Let say, you have got a running Glassfish server, with a single domain name and a single SSL certificate. You may upload your SSL certificate to Glassfish and all is fine.

However, now let say you have several web sites on your Glassfish, and for each of them you wish to use a different SSL certificate. This makes sense since each could be a separate Domain Name validated certificate. This is where things get a bit more complicated.

Because Glassfish only let you set an SSL certificate to a network listener, you may be tempted to say ‘well, just create additional listeners’. Nope, because one listener can only listen to a said port at the same time for a said IP. And web browsers expect the default 443 port for SSL.

Now, you could create additional listeners to different IPs, why not, however wasting an IP for each web site may be costly and actually overkill. This is where SNI come handy.

SNI (Server Name Indication) is an extension to the TLS computer networking protocol. There is a great article covering what is SNI at Wikipedia. In short, it allows for a server to serve multiple SSL certificates from a single IP address.

The thing is, at time of writing, May 2016, Glassfish still has limited support of SNI. We are now using Glassfish version 4.1.1 and it is not there. As Hazrul wrote back in 2013, in his excellent article Glassfish can not do SSL for multiple virtual hosts, Glassfish SNI support was expected for Java 8 based GF release.

Well, GF 4.1.1 now recommend to use Java 8, which we can understand is to leverage on Java 8 functionality. But, still it does not show any sign of multiple SSL certificate handling. Perhaps it has just been forgotten as the feature was not considered a priority one. In any case, we can imagine that keeping GF updated is a huge work, and Glassfish is really a great server.

Hopefully, this Glassfish SNI issue may change with future versions.
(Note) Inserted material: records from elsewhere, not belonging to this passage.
What follows belongs to an exercise in optimizing a design on an open flow for small area, a short achievable clock period and few clock cycles per item; a production flow would make more cautious choices.

== old ==
==> flow/design.v <==
module sha256_core (
    input  wire         clk,
    input  wire         rst,
    input  wire         start,
    input  wire         first,
    input  wire [511:0] block,
    output wire         ready,
    output reg          done,
    output reg  [255:0] digest
);
    reg [5:0]  m;                
    reg [31:0] kc;               
    always @(*) begin
        case (m)
            6'd0:  kc = 32'h428a2f98;  6'd1:  kc = 32'h71374491;
            6'd2:  kc = 32'hb5c0fbcf;  6'd3:  kc = 32'he9b5dba5;
            6'd4:  kc = 32'h3956c25b;  6'd5:  kc = 32'h59f111f1;
            6'd6:  kc = 32'h923f82a4;  6'd7:  kc = 32'hab1c5ed5;
            6'd8:  kc = 32'hd807aa98;  6'd9:  kc = 32'h12835b01;
            6'd10: kc = 32'h243185be;  6'd11: kc = 32'h550c7dc3;
            6'd12: kc = 32'h72be5d74;  6'd13: kc = 32'h80deb1fe;
            6'd14: kc = 32'h9bdc06a7;  6'd15: kc = 32'hc19bf174;
            6'd16: kc = 32'he49b69c1;  6'd17: kc = 32'hefbe4786;
            6'd18: kc = 32'h0fc19dc6;  6'd19: kc = 32'h240ca1cc;
            6'd20: kc = 32'h2de92c6f;  6'd21: kc = 32'h4a7484aa;
            6'd22: kc = 32'h5cb0a9dc;  6'd23: kc = 32'h76f988da;
            6'd24: kc = 32'h983e5152;  6'd25: kc = 32'ha831c66d;
            6'd26: kc = 32'hb00327c8;  6'd27: kc = 32'hbf597fc7;
            6'd28: kc = 32'hc6e00bf3;  6'd29: kc = 32'hd5a79147;
            6'd30: kc = 32'h06ca6351;  6'd31: kc = 32'h14292967;
            6'd32: kc = 32'h27b70a85;  6'd33: kc = 32'h2e1b2138;
            6'd34: kc = 32'h4d2c6dfc;  6'd35: kc = 32'h53380d13;
            6'd36: kc = 32'h650a7354;  6'd37: kc = 32'h766a0abb;
            6'd38: kc = 32'h81c2c92e;  6'd39: kc = 32'h92722c85;
            6'd40: kc = 32'ha2bfe8a1;  6'd41: kc = 32'ha81a664b;
            6'd42: kc = 32'hc24b8b70;  6'd43: kc = 32'hc76c51a3;
            6'd44: kc = 32'hd192e819;  6'd45: kc = 32'hd6990624;
            6'd46: kc = 32'hf40e3585;  6'd47: kc = 32'h106aa070;
            6'd48: kc = 32'h19a4c116;  6'd49: kc = 32'h1e376c08;
            6'd50: kc = 32'h2748774c;  6'd51: kc = 32'h34b0bcb5;
            6'd52: kc = 32'h391c0cb3;  6'd53: kc = 32'h4ed8aa4a;
            6'd54: kc = 32'h5b9cca4f;  6'd55: kc = 32'h682e6ff3;
            6'd56: kc = 32'h748f82ee;  6'd57: kc = 32'h78a5636f;
            6'd58: kc = 32'h84c87814;  6'd59: kc = 32'h8cc70208;
            6'd60: kc = 32'h90befffa;  6'd61: kc = 32'ha4506ceb;
            6'd62: kc = 32'hbef9a3f7;  default: kc = 32'hc67178f2;
        endcase
    end
    localparam [255:0] IV = {32'h6a09e667, 32'hbb67ae85, 32'h3c6ef372, 32'ha54ff53a,
                             32'h510e527f, 32'h9b05688c, 32'h1f83d9ab, 32'h5be0cd19};
    reg         p1, p2;          
    reg         rnd;             
    reg  [5:0]  c;               
    reg         r0, r61, r62, r63, c64, c65;
    reg         rdy;
    reg         use_iv;          
    reg         blk_iv;          
    reg         sh_iv, sh_d2, sh_d3, sh_rg;
    reg         sd_iv3, sd_iv2, sd_a1, sd_a2, sd_a3, sd_rb;
    assign ready = rdy;
    wire accept = start & rdy;
    reg [31:0]  ra, rb, rc;      
    reg [31:0]  re, rf, rg;      
    reg [31:0]  t1;              
    reg [31:0]  hkw;             
    reg [31:0]  dhkw;            
    reg [31:0]  kw;              
    reg [511:0] w;               
    reg [31:0]  wc;              
    wire [31:0] s1   = {re[5:0], re[31:6]} ^ {re[10:0], re[31:11]} ^ {re[24:0], re[31:25]};
    wire [31:0] ch   = (re & rf) ^ (~re & rg);
    wire [31:0] s0   = {ra[1:0], ra[31:2]} ^ {ra[12:0], ra[31:13]} ^ {ra[21:0], ra[31:22]};
    wire [31:0] maj  = (ra & rb) ^ (ra & rc) ^ (rb & rc);
    wire [31:0] e_nx  = dhkw + s1 + ch;
    wire [31:0] t1_nx = hkw + s1 + ch;
    wire [31:0] a_nx  = t1 + s0 + maj;
    wire [31:0] w0   = w[511:480];
    wire [31:0] w1   = w[479:448];
    wire [31:0] w9   = w[223:192];
    wire [31:0] w14  = w[63:32];
    wire [31:0] ss0  = {w1[6:0], w1[31:7]} ^ {w1[17:0], w1[31:18]} ^ (w1 >> 3);
    wire [31:0] ss1  = {w14[16:0], w14[31:17]} ^ {w14[18:0], w14[31:19]} ^ (w14 >> 10);
    wire [31:0] q_s  = ss1 ^ w9 ^ ss0;
    wire [31:0] q_c  = {(ss1[30:0] & w9[30:0]) | (ss1[30:0] & ss0[30:0]) | (w9[30:0] & ss0[30:0]), 1'b0};
    wire [31:0] n_s  = q_s ^ q_c ^ w0;
    wire [31:0] n_c  = {(q_s[30:0] & q_c[30:0]) | (q_s[30:0] & w0[30:0]) | (q_c[30:0] & w0[30:0]), 1'b0};
    wire [31:0] w15  = w[31:0] + wc;
    wire [31:0] da0 = digest[255:224], da1 = digest[223:192], da2 = digest[191:160], da3 = digest[159:128];
    wire [31:0] de0 = digest[127:96],  de1 = digest[95:64],   de2 = digest[63:32],   de3 = digest[31:0];
    reg  step_e;                 
    reg  step_a;                 
    wire [31:0] iv_a = ({32{r62}} & IV[159:128]) | ({32{r63}} & IV[191:160]) |
                       ({32{c64}} & IV[223:192]) | ({32{c65}} & IV[255:224]);
    wire [31:0] iv_e = ({32{r61}} & IV[31:0])    | ({32{r62}} & IV[63:32]) |
                       ({32{r63}} & IV[95:64])   | ({32{c64}} & IV[127:96]);
    wire [31:0] sum_a = (blk_iv ? iv_a : da3) + ra;
    wire [31:0] sum_e = (blk_iv ? iv_e : de3) + re;
    wire [127:0] a_nxt = step_a ? {sum_a, da0, da1, da2} : digest[255:128];
    wire [127:0] e_nxt = step_e ? {sum_e, de0, de1, de2} : digest[127:0];
    wire [95:0] ini_e = use_iv ? IV[127:32]  : e_nxt[127:32];
    wire [95:0] ini_a = use_iv ? IV[255:160] : a_nxt[127:32];
    wire [31:0] h_src = ({32{sh_iv}} & IV[31:0]) | ({32{sh_d2}} & de2) |
                        ({32{sh_d3}} & de3)      | ({32{sh_rg}} & rg);
    wire [31:0] d_src = ({32{sd_iv3}} & IV[159:128]) | ({32{sd_iv2}} & IV[191:160]) |
                        ({32{sd_a1}} & da1) | ({32{sd_a2}} & da2) |
                        ({32{sd_a3}} & da3) | ({32{sd_rb}} & rb);
    wire [31:0] hkw_nx  = h_src + kw;
    wire [31:0] dhkw_nx = d_src + h_src + kw;
    wire [31:0] kw_nx   = kc + w0;
    always @(posedge clk) begin
        kw   <= kw_nx;
        hkw  <= hkw_nx;
        dhkw <= dhkw_nx;
        t1   <= t1_nx;
        if (p2) begin
            {re, rf, rg} <= ini_e;
        end else begin
            re <= e_nx;
            rf <= re;
            rg <= rf;
        end
        if (r0) begin
            {ra, rb, rc} <= ini_a;
        end else begin
            ra <= a_nx;
            rb <= ra;
            rc <= rb;
        end
        if (accept) begin
            w  <= block;
            wc <= 32'd0;
        end else begin
            w  <= {w[479:32], w15, n_s};
            wc <= n_c;
        end
        digest <= {a_nxt, e_nxt};
        if (accept)
            use_iv <= first;
        if (rnd & (c == 6'd60))
            blk_iv <= use_iv;
        m <= accept ? 6'd0 : m + 6'd1;
        sh_iv  <= p1 & use_iv;
        sh_d2  <= p1 & ~use_iv & r63;
        sh_d3  <= p1 & ~use_iv & ~r63;
        sh_rg  <= ~p1;
        sd_iv3 <= p1 & use_iv;
        sd_iv2 <= p2 & use_iv;
        sd_a1  <= (p1 & ~use_iv & r63) | (p2 & ~use_iv & c64);
        sd_a2  <= p2 & ~use_iv & ~c64;
        sd_a3  <= p1 & ~use_iv & ~r63;
        sd_rb  <= ~p1 & ~p2;
        c <= rnd ? c + 6'd1 : 6'd0;
        if (rst) begin
            p1   <= 1'b0;
            p2   <= 1'b0;
            rnd  <= 1'b0;
            r0   <= 1'b0;
            r61  <= 1'b0;
            r62  <= 1'b0;
            r63  <= 1'b0;
            c64  <= 1'b0;
            c65  <= 1'b0;
            done <= 1'b0;
            rdy  <= 1'b1;
            step_e <= 1'b0;
            step_a <= 1'b0;
        end else begin
            p1   <= accept;
            p2   <= p1;
            r0   <= p2;
            rnd  <= p2 | (rnd & ~r63);
            r61  <= rnd & (c == 6'd60);
            r62  <= r61;
            r63  <= r62;
            c64  <= r63;
            c65  <= c64;
            done <= c65;
            step_e <= (rnd & (c == 6'd60)) | r61 | r62 | r63;
            step_a <= r61 | r62 | r63 | c64;
            rdy  <= ~(accept | p1 | ((p2 | (rnd & ~r63)) & ~r61));
        end
    end
endmodule
clock: 9.0 ns
lec_check: 0
cap_margin: 20
core_margin: 2
core_utilization: 50
cts_buf_list: sky130_fd_sc_hd__clkbuf_8
cts_cluster_size: 20
setup_slack_margin: 5
slew_margin: 20
standard.sh (not shown) runs the stock make flow with config.mk's settings and CLKGATE_MAP_FILE= SYNTH_SCRIPT=/design/flow/synth_recipe.tcl, a recipe that flattens the netlist after the stock synthesis.
==> flow/flow/run.sh <==
#!/bin/bash
# The standard layout, with the port buffers made of the smallest buffer cell.
set -euo pipefail
bash standard.sh "BUFFER_PORTS_ARGS=-buffer_cell sky130_fd_sc_hd__buf_1" finish > standard_flow.log 2>&1
Having completed the whole flow, old delivered a layout that passed the timing, design-rule and antenna checks.
diff inputs: old => new
- a change of CORE_UTILIZATION from 50 to 65
new did not stop at any stage, and its layout met the timing, design-rule and antenna checks.
Between old and new, the number of signal-net inverters in the final layout does not differ in any meaningful way.
Utilization was higher in new than in old.
Going from old to new, final critical-path required period shrinks by 46 ps.
Comparing old and new, the lower detailed-placement wirelength estimate is on new.
Lower area growth from synthesis to layout among old and new: new
Number of signal-net buffers in the layout was lower in new than in old.
No run of this note included a check of the RTL's function; only the layout flow was run.

re-timing with driven ports:
No port has a modelled driver above. Below, the same layouts with a new extraction and two added sets of constraints.
Step 1 assumes that a clkbuf_16 drives the clock port and a buf_2 every other input.
Step 2 adds t to the input delays and takes it off the output delays; t is the mean of the earliest and latest rising clock arrival at the registers after step 1. Input paths then give back, and output paths get back, about the clock's delay inside the block.
a / b / c = no drivers / after step 1 / after step 2; a / b = the first two.
| run | t (ns) | slack for setup (ns) | cell pins on the clock port's net |
|---|---|---|---|
| old | 1.041 | 4.722 / 4.722 / 4.151 | 1 |
| new | 0.949 | 4.767 / 4.767 / 4.124 | 1 |
After both steps setup and hold are still met in every run listed. For new, which loses most, drivers alone change the setup slack by 0.000 ns; drivers and shift together by -0.643 ns.
This is an optimization exercise on Yosys and OpenROAD, whose aim is small area, a short achievable clock period and few clock cycles per item, not a production implementation. The RTL was checked by simulation tests, not by an equivalence proof against the original design. Power is estimated from default activity; no workload was simulated.

==> v33 <==
// nmea_decoder
module nmea_decoder (
    input             clk,
    input             rst,
    input             cmd_valid,
    output            cmd_ready,
    input      [7:0]  cmd_op,
    input      [7:0]  cmd_arg,
    output reg        rsp_valid,
    output reg [7:0]  rsp_status,
    output reg [31:0] rsp_data,
    output            savail
);
    localparam MAXLINE = 120;
    localparam NW = 15;                  
    localparam OP_FEED   = 8'h01, OP_HAS    = 8'h02, OP_TAKE  = 8'h03, OP_LREAD = 8'h04;
    localparam OP_FRST   = 8'h30, OP_FNEXT  = 8'h31, OP_FEMPTY = 8'h32;
    localparam OP_TIMED  = 8'h33, OP_DATED  = 8'h34, OP_COORD = 8'h35, OP_RDREG = 8'h36;
    localparam ST_OK = 8'h00, ST_EMPTY = 8'h01, ST_NO_FIELD = 8'h02;
    localparam ST_BAD_FIELD = 8'h20, ST_BAD_HEMI = 8'h21, ST_OUT_OF_RANGE = 8'h22;
    localparam ST_BAD_OPERAND = 8'hFE, ST_ILLEGAL_OP = 8'hFF;
    localparam CH_LF = 8'h0A;
    reg [MAXLINE*8-1:0] buf0, buf1;
    reg        act;
    reg [6:0]  cur;
    reg        newf;
    reg [6:0]  fp;
    reg [7:0]  r_hour, r_min, r_sec, r_day, r_month, r_year;
    reg [9:0]  r_ms;
    reg [29:0] r_lat_raw, r_lon_raw;
    reg [31:0] r_lat_fix, r_lon_fix;
    reg [7:0]  r_lat_hemi, r_lon_hemi;
    reg [3:0]  r_valid;
    reg [6:0]  n;         
    reg        zset;      
  ...
Settings: LEC_CHECK=0, CAP_MARGIN=20, CORE_MARGIN=2, CORE_UTILIZATION=60, CTS_CLUSTER_DIAMETER=120, CTS_CLUSTER_SIZE=20, SLEW_MARGIN=20; clock period 32.0 ns.
standard.sh (not shown) runs the stock make flow with config.mk's settings and CLKGATE_MAP_FILE= SYNTH_SCRIPT=/design/flow/synth_recipe.tcl, a recipe that flattens the netlist after the stock synthesis.
==> flow/flow/run.sh <==
#!/bin/bash
# Standard layout, with timing repair asked to leave margin against the
# (unchanged) clock period so that the achieved period shrinks.
set -euo pipefail
export SETUP_SLACK_MARGIN=24.5
bash standard.sh > standard.log 2>&1
==> inputs of v12, as changes to v33 <==
--- a/flow/design.v
+++ b/flow/design.v
@@ -31,12 +31,15 @@
     reg [7:0]  r_lat_hemi, r_lon_hemi;
     reg [3:0]  r_valid;
     reg [6:0]  n;         
     reg        zset;      
     reg [6:0]  zpos;      
     reg        s_idle, s_fn, s_tk, s_hm, s_ev, s_lr, s_rw;
+    reg        s_la, s_fx;    
+    reg [3:0]  la;            
+    reg        lok;           
     reg [1:0]  top;       
     reg        kind;      
     reg [3:0]  wp;        
     reg [1:0]  stp;       
     reg [2:0]  lb;        
     reg [4:0]  rarg;      
@@ -299,21 +302,21 @@
     wire [6:0] ni_f     = (dseen_f ? dotpos_f : j_here) - fp;
     wire       empty_f  = (j_here == fp);
     wire       td_badf  = bad_f || (ni_f == 7'd0) || (ni_f > 7'd6);
     wire       td_okf   = !empty_f && !td_badf;
     wire [7:0] st_td    = empty_f ? ST_EMPTY : td_badf ? ST_BAD_FIELD : ST_OK;
     wire       td_now   = take && o_tok && !o_crd && !fp_ge_n && done_w;
-    wire go_lr = o_lrd && lrd_ok;
+    wire go_lr = o_lrd;
+    wire go_fx = o_crd && crd_bad;
     wire go_rw = o_rdr && conflict_c;
     wire stay  = go_fn || go_tk || go_lr || go_rw;
     reg [7:0]  st_i;
     reg [31:0] dt_i;
     always @* begin
         st_i = ST_OK;
         if (o_ill) st_i = ST_ILLEGAL_OP;
-        else if (o_lrd && !lrd_ok) st_i = ST_BAD_OPERAND;
         else if (o_rdr && !rd_ok) st_i = ST_BAD_OPERAND;
         else if (o_fnx && !fn_ok) st_i = ST_NO_FIELD;
         else if (o_crd && crd_bad) st_i = ST_BAD_OPERAND;
         else if (o_tok && fp_ge_n) st_i = ST_EMPTY;
         else if (o_tok && !o_crd) st_i = st_td;
         dt_i = ({32{o_rdr}} & rd_val)
@@ -337,48 +340,54 @@
     wire fn_end = s_fn && done_w;
     wire tk_end = s_tk && done_w;
     wire td_end = tk_end && (top != 2'd2);
     wire cd_end = tk_end && (top == 2'd2);
     wire rw_end = s_rw && !conflict_w;
     always @(posedge clk) begin
-        rsp_valid <= !rst && !rr && ((take && !stay) || fn_end || td_end || s_lr || rw_end || (s_ev && !ev_wait));
+        rsp_valid <= !rst && !rr && ((take && !stay) || fn_end || td_end || s_lr || (s_la && !lok) || rw_end || (s_ev && !ev_wait));
         rsp_status <= s_idle ? st_i
                     : s_fn   ? (comma_j ? ST_OK : ST_NO_FIELD)
                     : s_ev   ? st_e
+                    : s_la   ? ST_BAD_OPERAND
                     : s_tk   ? st_td
                     : ST_OK;
         rsp_data   <= s_idle ? dt_i
                     : s_fn   ? (comma_j ? {24'd0, jnx} : 32'd0)
                     : s_lr   ? {24'd0, rword[lb*8 +: 8]}
+                    : s_la   ? 32'd0
                     : s_rw   ? rd_val
                     : 32'd0;
     end
     always @(posedge clk) begin
         if (rst) begin
             s_idle <= 1'b0;
             s_fn   <= 1'b0;
             s_tk   <= 1'b0;
             s_hm   <= 1'b0;
             s_ev   <= 1'b0;
             s_lr   <= 1'b0;
+            s_la   <= 1'b0;
+            s_fx   <= 1'b0;
             s_rw   <= 1'b0;
             jb     <= 1'b0;
             tdj    <= 1'b0;
             rdy    <= 1'b0;
         end else if (rr) begin
             s_idle <= 1'b1;
             rdy    <= 1'b1;
         end else begin
-            rdy    <= (rdy && !(cmd_valid && stay)) || fn_end || td_end || s_lr || rw_end || (s_ev && !ev_wait);
-            s_idle <= (s_idle && !(cmd_valid && stay)) || fn_end || td_end || s_lr || rw_end || (s_ev && !ev_wait);
+            rdy    <= (rdy && !(cmd_valid && (stay || go_fx))) || fn_end || td_end || s_lr || (s_la && !lok) || s_fx || rw_end || (s_ev && !ev_wait);
+            s_idle <= (s_idle && !(cmd_valid && (stay || go_fx))) || fn_end || td_end || s_lr || (s_la && !lok) || s_fx || rw_end || (s_ev && !ev_wait);
             s_fn   <= (take && go_fn) || (s_fn && !done_w);
             s_tk   <= (take && go_tk && !done_w) || (s_tk && !done_w);
             s_hm   <= (take && go_tk && done_w && o_crd && tk_hm) || (cd_end && tk_hm);
             s_ev   <= (take && go_tk && done_w && o_crd && !tk_hm) || (cd_end && !tk_hm)
                    || s_hm || (s_ev && ev_wait);
-            s_lr   <= take && go_lr;
+            s_la   <= take && go_lr;
+            s_lr   <= s_la && lok;
+            s_fx   <= take && go_fx;
             s_rw   <= (take && go_rw) || (s_rw && conflict_w);
             jb     <= (jb && !jlast) || (s_ev && ev_go);
             tdj    <= (td_now || td_end) && td_okf;
         end
     end
     function [NW-1:0] dec_w;
@@ -388,44 +397,64 @@
             for (q = 0; q < NW; q = q + 1) dec_w[q] = (x == q);
         end
     endfunction
     wire [NW-1:0] oh    = rs0 | rs1;
     wire [NW-1:0] oh_up = {oh[NW-2:0], 1'b0};
     wire [NW-1:0] oh_j  = (fpos == 3'd7) ? oh_up : oh;     
-    reg  [NW-1:0] oh_n;
-    always @* begin
-        if (take && go_lr)                          oh_n = dec_w(cmd_arg[6:3]);
-        else if (take && (o_take || o_frst))        oh_n = {{(NW-1){1'b0}}, 1'b1};
-        else if (take && o_fnx && fn_ok)            oh_n = cv ? dec_w(cjn[6:3]) : oh_j;
-        else if (take && (go_fn || (go_tk && (!done_w || (o_crd && tk_hm))))) oh_n = oh_up;
-        else if (s_fn || s_tk) begin
-            if (!done_w)                            oh_n = oh_up;
-            else if (s_fn && comma_j)               oh_n = oh_j;
-            else if (s_tk && top == 2'd2 && tk_hm)  oh_n = oh_up;
-            else                                    oh_n = dec_w(fp[6:3]);
-        end
-        else if (s_hm || s_lr)                      oh_n = dec_w(fp[6:3]);
-        else                                        oh_n = oh;
-    end
-    wire act_n = act ^ (take && o_feed && is_lf);
+    wire          up_fn = !fn_now;
+    wire          up_td = !fp_ge_n && !done_w;
+    wire          up_cd = !fp_ge_n && (!done_w || tk_hm);
+    wire [NW-1:0] oh_fn = fn_ok ? (cv ? dec_w(cjn[6:3]) : oh_j) : (up_fn ? oh_up : oh);
+    wire [NW-1:0] oh_td = up_td ? oh_up : oh;
+    wire [NW-1:0] oh_cd = up_cd ? oh_up : oh;
+    wire [NW-1:0] oh_cmd = (o_take || o_frst)  ? {{(NW-1){1'b0}}, 1'b1}
+                         : o_fnx               ? oh_fn
+                         : (o_tim || o_dat)    ? oh_td
+                         : o_crd               ? oh_cd
+                         : oh;
+    wire [NW-1:0] oh_st  = (s_fn || s_tk) ? (!done_w ? oh_up
+                                            : (s_fn && comma_j) ? oh_j
+                                            : (s_tk && top == 2'd2 && tk_hm) ? oh_up
+                                            : dec_w(fp[6:3]))
+                         : (s_hm || s_lr || s_fx) ? dec_w(fp[6:3])
+                         : (s_la && lok) ? dec_w(la)
+                         : oh;
+    wire [NW-1:0] oh_n   = take ? oh_cmd : oh_st;
+    wire          flip   = take && o_feed && is_lf;       
+    wire [3:0]    wp_up  = wp + 4'd1;
+    wire [3:0]    wp_fn  = fn_ok ? fn_j1[6:3] : (up_fn ? wp_up : wp);
+    wire [3:0]    wp_cmd = (o_take || o_frst)  ? 4'd0
+                         : o_fnx               ? wp_fn
+                         : (o_tim || o_dat)    ? (up_td ? wp_up : wp)
+                         : o_crd               ? (up_cd ? wp_up : wp)
+                         : wp;
+    wire [3:0]    wp_st  = (s_fn || s_tk) ? (!done_w ? wp_up
+                                            : (s_fn && comma_j) ? jnx[6:3]
+                                            : (s_tk && top == 2'd2 && tk_hm) ? wp_up
+                                            : fp[6:3])
+                         : (s_hm || s_lr || s_fx) ? fp[6:3]
+                         : (s_la && lok) ? la
+                         : wp;
     always @(posedge clk) begin
         if (rr) begin
             rs0 <= {NW{1'b0}};
             rs1 <= {{(NW-1){1'b0}}, 1'b1};
         end else begin
-            rs0 <= act_n ? oh_n : {NW{1'b0}};
-            rs1 <= act_n ? {NW{1'b0}} : oh_n;
+            rs0 <= flip ? rs1 : (act ? oh_n : {NW{1'b0}});
+            rs1 <= flip ? rs0 : (act ? {NW{1'b0}} : oh_n);
         end
     end
     always @(posedge clk) begin
         if (rr) begin
             top    <= 2'd0;
             kind   <= 1'b0;
             wp     <= 4'd0;
             stp    <= 2'd0;
             lb     <= 3'd0;
+            la     <= 4'd0;
+            lok    <= 1'b0;
             rarg   <= 5'd0;
             bad    <= 1'b0;
             dseen  <= 1'b0;
             dotpos <= 7'd0;
             tj     <= 7'd0;
             tcomma <= 1'b0;
@@ -447,12 +476,14 @@
         end else begin
             if (s_idle) begin
                 top    <= o_tim ? 2'd0 : o_dat ? 2'd1 : 2'd2;
                 kind   <= cmd_arg[0];
                 rarg   <= cmd_arg[4:0];
                 lb     <= cmd_arg[2:0];
+                la     <= cmd_arg[6:3];
+                lok    <= lrd_ok;
                 bad    <= bad_w;
                 dseen  <= dany;
                 dotpos <= {wp, dfirst};
                 tj     <= j_here;
                 tcomma <= comma_j;
                 hemi   <= hb;
@@ -478,23 +509,13 @@
                 cv <= 1'b1;
                 cj <= j_here;
                 cc <= comma_j;
             end else if ((take && ((o_feed && is_lf) || o_take || o_frst || (o_fnx && fn_ok))) || (fn_end && comma_j)) begin
                 cv <= 1'b0;
             end
-            if (take && go_lr)                          wp <= cmd_arg[6:3];
-            else if (take && (o_take || o_frst))        wp <= 4'd0;
-            else if (take && o_fnx && fn_ok)            wp <= fn_j1[6:3];
-            else if (take && (go_fn || (go_tk && (!done_w || (o_crd && tk_hm))))) wp <= wp + 4'd1;
-            else if (s_fn || s_tk) begin
-                if (!done_w)                            wp <= wp + 4'd1;
-                else if (s_fn && comma_j)               wp <= jnx[6:3];
-                else if (s_tk && top == 2'd2 && tk_hm)  wp <= wp + 4'd1;
-                else                                    wp <= fp[6:3];
-            end
-            else if (s_hm || s_lr)                      wp <= fp[6:3];
+            wp <= take ? wp_cmd : wp_st;
             if (s_ev && ev_go) begin
                 jc    <= 2'd0;
                 jkind <= kind;
                 jneg  <= hemi_neg;
                 jdeg  <= degv;
                 jmm   <= pr10;
==> flow/flow/run.sh (replaced) <==
#!/bin/bash
# Standard layout, with timing repair asked to leave margin against the
# (unchanged) clock period so that the achieved period shrinks.
set -euo pipefail
export SETUP_SLACK_MARGIN=24.3
bash standard.sh > standard.log 2>&1
GPL_ROUTABILITY_DRIVEN = 0   (was unset)
SLEW_MARGIN = 30   (was 20)
==> comparison table <==
metric                                                                        v33             v12
Final HPWL DP                                                      311200 microns  307800 microns
Post-Syn Instances                                                          11380           11560
Per-instance average area after synthesis                             9.606 sq um     9.533 sq um
Worst Path Required                                                      32760 ps        32720 ps
CP Buf/Inv Count                                                                2               4
Endpoint of the lowest-slack register-to-register path                 r_valid[0]             tdj
Overall die area                                                     185600 sq um    187000 sq um
Slew at the pin with the worst max-slew slack                             1449 ps         1223 ps
Proportion of cell area spent on the clock network                         3.261%          3.227%
Distinct cells, synth                                                         126             119
Hold slack final                                                         456.4 ps        457.0 ps
Worst Hold End                                                              jr[2]           jr[0]
Initial DRT Pass Iterations                                                     9              14
Outcome                                                            finished clean  finished clean
Number of cells traversed by the worst register-to-register path               31              26
Ratio of cells with drive above 1 in the final layout                      10.10%          10.12%
Fraction of synthesized cell area taken by the top area cell type          43.82%          43.56%
Post-synthesis compound-gate area fraction                                 32.18%          32.60%
Slowest stage delay, CP                                                    510 ps          360 ps
Non-CTS buffers                                                               420             412
Switching pwr                                                             1237 uW         1252 uW
Final period demand of the worst path                                     8037 ps         7860 ps
Final design instance area without fill                              118600 sq um    119800 sq um
Testbench counts of v33, summed over its fixed seeds: cycles 30,572, ops 28,081.
Testbench counts of v12, summed over its fixed seeds: cycles 30,572, ops 28,081.

[re-timing with driven ports]
In the flow no input, the clock included, has a driving cell. The finished layouts below were timed again as built, in two steps.
Step 1, drivers: a clkbuf_16 drives clk and a buf_2 each remaining input, both assumed.
Step 2 adds t to the input delays and takes it off the output delays; t is the mean of the earliest and latest rising clock arrival at the registers after step 1. Input paths then give back, and output paths get back, about the clock's delay inside the block.
Three values: no drivers, after step 1, after step 2; two values: the first two.
run | t (ns) | setup slack, ns | hold WS [ns] | worst setup path after step 2 | cell pins on the clock port's net
v33 | 0.955 | 23.963 / 23.998 / 23.043 | 0.456 / 0.456 / 0.456 | input to register | 1
v12 | 0.948 | 24.140 / 24.077 / 23.230 | 0.457 / 0.457 / 0.457 | input to register | 1
After both steps every run listed still meets setup and hold. The setup slack of v33, which loses most, moves by +0.035 ns with the drivers and by -0.920 ns with both steps.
For now on, a proper workaround is to set up a SNI supporting web server in front of GF. It brings additional benefits, such as not exposing GF to the world, speeding static content delivery, easier implementation of various features.

The detailed procedure how to front GF with Apache is available here, allowing multiple SSL certificates for your Glassfish web sites.

Last, perhaps you could use IPV6 and multiple network listeners. This would have to be tried. However, adding an SSL certificate to GF keystore/cacerts for each such listeners could be cumbersome, and your domain.xml file could end up huge. Think of it if you have thousands sites, even just hundreds.

For all the above reasons, and performance, fronting GF with a web server seems the best approach.